Elle sauvegarde ses frontières, en mettant pour boucle à sa ceinture une imprenable forteresse :
- Metz tranquillement assise au confluent de la Seille et de la Moselle, visible de loin par les flèches élancées de sa cathédrale, dominée par des collines à pentes douces, que couronnent des forts d’un aspect sombre et menaçant.
- Nancy, coquettement rajeunie par la grandeur et la régularité de ses rues, riche de son palais ducal, de sa chapelle ronde, de son église de Bon-Secours fondée par René II, en mémoire de la victoire remportée sur Charles-le-Téméraire et ornée des étendards enlevés par les ducs.
- Metz et Nancy, enveloppées dans les plis du drapeau français, ne cessent point d’apparaître, comme les deux joyaux fixés par la main du temps, aux deux traverses de la croix des aïeux.

A Metz et à Nancy, malgré les délires de révolution et les bouleversements politiques, les armoiries d’Anjou restent populaires. Les braves gens de la campagne et du commerce, trouvent dans la Croix ducale le passé qu’ils aiment et le progrès qu’ils désirent. Il y a encore des industries, des hôtelleries importantes, de grandes maisons de négoce qui portent en fronton : « A la Croix de Lorraine ».

Changeons les gouvernements, nous ne changeons pas les enseignes. C’est d’ailleurs le propre de la tradition de s’étendre en silence, et d’empêcher le bruit des craquements politiques de troubler les masses laborieuses, comme la neige tombée la nuit empêche le bruit des charriots.

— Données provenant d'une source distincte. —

Background: an optimization exercise with open tools, aiming at small area. Do not read the settings as production practice.
At most, simulation tests tie the RTL to the original design; equivalence was not proved.
Power is estimated from default activity; no workload was simulated. The flow treats the clock pin as an ideal source, which a real chip does not have.

==> flow/design.v <==
module ca_core (
    input  wire        clk,
    input  wire        rst,           
    output wire        imem_re,
    output wire [9:0]  imem_addr,
    input  wire [15:0] imem_rdata,
    output wire        dmem_re,
    output wire        dmem_we,
    output wire [15:0] dmem_addr,
    output wire [7:0]  dmem_wdata,
    input  wire [7:0]  dmem_rdata,
    output wire        halted,
    output wire        fault,
    output wire [15:0] fault_pc,
    output wire [15:0] fault_word,
    output wire        eff_valid,
    output wire [15:0] eff_pc,
    output wire        eff_reg_we,
    output wire [5:0]  eff_reg_idx,
    output wire [7:0]  eff_reg_val,
    output wire        eff_mem_we,
    output wire [10:0] eff_mem_addr,
    output wire [7:0]  eff_mem_val,
    output wire        eff_redirect,
    output wire [15:0] eff_target,
    output wire [4:0]  eff_sreg,
    output wire [4:0]  obs_sreg
);
    reg  [255:0] ring0;           
    reg  [255:0] ring1;           
    reg  [4:0]   cnt;             
    reg          clr;             
    reg  [9:0]   pc;
    reg          ovf;             
    reg          bvalid;          
    reg  [7:0]   breg;
    reg          sr_z, sr_n, sr_c, sr_v, sr_s;
    wire [15:0] w  = imem_rdata;
    wire [3:0]  op = w[15:12];
    wire [5:0]  rs = w[11:6];
    wire [5:0]  lo = w[5:0];
    wire op_add  = (op == 4'd0);
    wire op_sub  = (op == 4'd1);
    wire op_mul  = (op == 4'd2);
    wire op_movi = (op == 4'd3);
    wire op_beqz = (op == 4'd4);
    wire op_andi = (op == 4'd5);
    wire op_eor  = (op == 4'd6);
    wire op_br   = (op == 4'd7);
    wire op_sal  = (op == 4'd8);
    wire op_sar  = (op == 4'd9);
    wire op_ldr  = (op == 4'd10);
    wire op_str  = (op == 4'd11);
    wire rfmt    = op_add | op_sub | op_mul | op_eor | op_br;
    wire invalid = op[3] & op[2];
    wire endw    = (w == 16'h0000);
    wire [7:0] h0 = clr ? 8'h00 : ring0[7:0];
    wire [7:0] h1 = clr ? 8'h00 : ring1[7:0];
    wire [7:0] a     = rs[5] ? h1 : h0;
    wire [7:0] bhead = lo[5] ? h1 : h0;
    wire       rs_hit = (cnt == rs[4:0]);
    wire       rt_hit = (cnt == lo[4:0]);
    wire       shift  = op_sal | op_sar;
    wire       big    = lo[5] | lo[4] | lo[3];
    wire [7:0] onehot = big ? 8'h00 : (8'h01 << lo[2:0]);
    wire [7:0] bsrc   = rfmt ? bhead : shift ? onehot : {lo[5], lo[5], lo};
    wire       bready = !rfmt || rt_hit;
    wire [7:0] b      = breg;
    wire exec = !ovf && !invalid && !endw && rs_hit && bvalid;
    wire [7:0] bx   = op_sub ? ~b : b;
    wire [7:0] pp_ = a ^ bx;
    wire [7:0] gg_ = a & bx;
    wire [8:0] ac_;
    assign ac_[0] = op_sub;
    genvar gq;
    generate for (gq = 0; gq < 8; gq = gq + 1) begin : g_add
        assign ac_[gq + 1] = gg_[gq] | (pp_[gq] & ac_[gq]);
    end endgenerate
    wire [8:0] sum = {ac_[8], pp_ ^ ac_[7:0]};
    wire [7:0] arev  = {a[0], a[1], a[2], a[3], a[4], a[5], a[6], a[7]};
    wire [7:0] fill  = big ? 8'hff : (8'h01 << lo[2:0]) - 8'h01;
    wire [7:0] mx    = op_sar ? arev : a;
    wire [7:0] pp [0:7];
    genvar gj, gk;
    generate for (gj = 0; gj < 8; gj = gj + 1) begin : g_pp
        assign pp[gj] = b[gj] ? (mx << gj) : 8'd0;
    end endgenerate
    wire [7:0] rs_ [0:7];
    wire [7:0] rc_ [0:7];
    assign rs_[0] = pp[0];
    assign rc_[0] = 8'd0;
    generate for (gj = 1; gj < 8; gj = gj + 1) begin : g_row
        for (gk = 0; gk < 8; gk = gk + 1) begin : g_col
            wire x = rs_[gj-1][gk];
            wire y = pp[gj][gk];
            wire z = (gk == 0) ? 1'b0 : rc_[gj-1][gk-1];
            assign rs_[gj][gk] = x ^ y ^ z;
            assign rc_[gj][gk] = (x & y) | (z & (x ^ y));
        end
    end endgenerate
    wire [8:0] fc;
    wire [7:0] prod;
    assign fc[0] = 1'b0;
    generate for (gk = 0; gk < 8; gk = gk + 1) begin : g_fin
        wire x = rs_[7][gk];
        wire z = (gk == 0) ? 1'b0 : rc_[7][gk-1];
        assign prod[gk] = x ^ z ^ fc[gk];
        assign fc[gk+1] = (x & z) | (fc[gk] & (x ^ z));
    end endgenerate
    wire [7:0] prs   = prod | (fill & {8{a[7] & op_sar}});
    wire [7:0] srev  = {prs[0], prs[1], prs[2], prs[3], prs[4], prs[5], prs[6], prs[7]};
    reg [7:0] r;
    always @(*) begin
        case (op)
            4'd0, 4'd1: r = sum[7:0];
            4'd2, 4'd8: r = prod;
            4'd5:       r = gg_;
            4'd6:       r = pp_;
            4'd9:       r = srev;
            4'd10:      r = dmem_rdata;
            default:    r = b;
        endcase
    end
    wire wr_reg = op_add | op_sub | op_mul | op_movi | op_andi | op_eor |
                  op_sal | op_sar | op_ldr;
    wire wr_zn  = op_add | op_sub | op_mul | op_andi | op_eor | op_sal | op_sar;
    wire wr_cvs = op_add | op_sub;
    wire c_new = op_sub ? !sum[8] : sum[8];
    wire v_new = (a[7] == bx[7]) && (sum[7] != a[7]);
    wire new_z = wr_zn  ? (r == 8'h00)   : sr_z;
    wire new_n = wr_zn  ? r[7]           : sr_n;
    wire new_c = wr_cvs ? c_new          : sr_c;
    wire new_v = wr_cvs ? v_new          : sr_v;
    wire new_s = wr_cvs ? (r[7] ^ v_new) : sr_s;
    wire        taken_beqz = op_beqz && (a == 8'h00);
    wire [5:0]  offs = taken_beqz ? lo : 6'd0;
    wire        neg  = taken_beqz & lo[5];
    wire [16:0] ic;
    wire [15:0] inc;
    wire [15:0] ia = {6'd0, pc};
    wire [15:0] ib = {{10{neg}}, offs};
    assign ic[0] = 1'b1;
    genvar gi;
    generate for (gi = 0; gi < 16; gi = gi + 1) begin : g_inc
        assign inc[gi]    = ia[gi] ^ ib[gi] ^ ic[gi];
        assign ic[gi + 1] = (ia[gi] & ib[gi]) | (ic[gi] & (ia[gi] ^ ib[gi]));
    end endgenerate
    wire        redirect = taken_beqz | op_br;
    wire [15:0] target   = op_br ? {a, b} : inc;
    wire w0 = exec && wr_reg && !rs[5];
    wire w1 = exec && wr_reg &&  rs[5];
    always @(posedge clk) begin
        ring0 <= {(w0 ? r : h0), ring0[255:8]};
        ring1 <= {(w1 ? r : h1), ring1[255:8]};
        if (!bvalid)
            breg <= bsrc;
        if (rst) begin
            cnt    <= 5'd0;
            clr    <= 1'b1;
            pc     <= 10'd0;
            ovf    <= 1'b0;
            bvalid <= 1'b0;
            sr_z   <= 1'b0;
            sr_n   <= 1'b0;
            sr_c   <= 1'b0;
            sr_v   <= 1'b0;
            sr_s   <= 1'b0;
        end else begin
            cnt <= cnt + 5'd1;
            if (cnt == 5'd31)
                clr <= 1'b0;
            bvalid <= !exec && (bvalid || bready);
            if (exec) begin
                sr_z <= new_z;
                sr_n <= new_n;
                sr_c <= new_c;
                sr_v <= new_v;
                sr_s <= new_s;
                pc   <= target[9:0];
                ovf  <= |target[15:10];
            end
        end
    end
    assign imem_re   = 1'b1;
    assign imem_addr = pc;
    assign dmem_re    = 1'b1;
    assign dmem_we    = exec && op_str;
    assign dmem_addr  = {{10{lo[5]}}, lo};
    assign dmem_wdata = a;
    assign halted     = ovf || endw;
    assign fault      = !ovf && invalid;
    assign fault_pc   = {6'd0, pc};
    assign fault_word = w;
    assign eff_valid    = exec;
    assign eff_pc       = {6'd0, pc};
    assign eff_reg_we   = wr_reg;
    assign eff_reg_idx  = rs;
    assign eff_reg_val  = r;
    assign eff_mem_we   = op_str && !lo[5];
    assign eff_mem_addr = {{5{lo[5]}}, lo};
    assign eff_mem_val  = a;
    assign eff_redirect = redirect;
    assign eff_target   = target;
    assign eff_sreg     = {new_c, new_v, new_n, new_s, new_z};
    assign obs_sreg = {sr_c, sr_v, sr_n, sr_s, sr_z};
endmodule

Sans doute, en Lorraine, comme partout, il y a des esprits qui voudraient gratter l’antique écusson, pour se poser en dehors des principes de la société et protester contre ses croyances et son avenir. Entre ceux-là et les fidèles de la croix à une ou deux traverses, c’est le temps qui décidera.

Cependant, par-delà tant de querelles et tant de résultats contraires aux impatiences et aux calculs, l’idée qui émerge chez les Lorrains avisés, c’est l’idée de la croix unie au drapeau, comme au temps des Guise et de René d’Anjou. Cette idée semble disparaître et s’obscurcir, à certains moments.

Mais, aux jours de malheur, elle reparaît à la surface, comme ces plantes enracinées au fond d’une rivière, nourries de ses eaux et de ses limons, qui baissent un moment la tête sous la force du courant, puis ramènent bien vite au-dessus de la vague leur tige et leur couronne.

Salve, Crux pretiosa ! C’est toujours l’espérance vulgarisée par les monnaies du roi René. II n’y a que celle-là, dont les ailes soient plus longues que le temps, et plus fortes que l’adversité.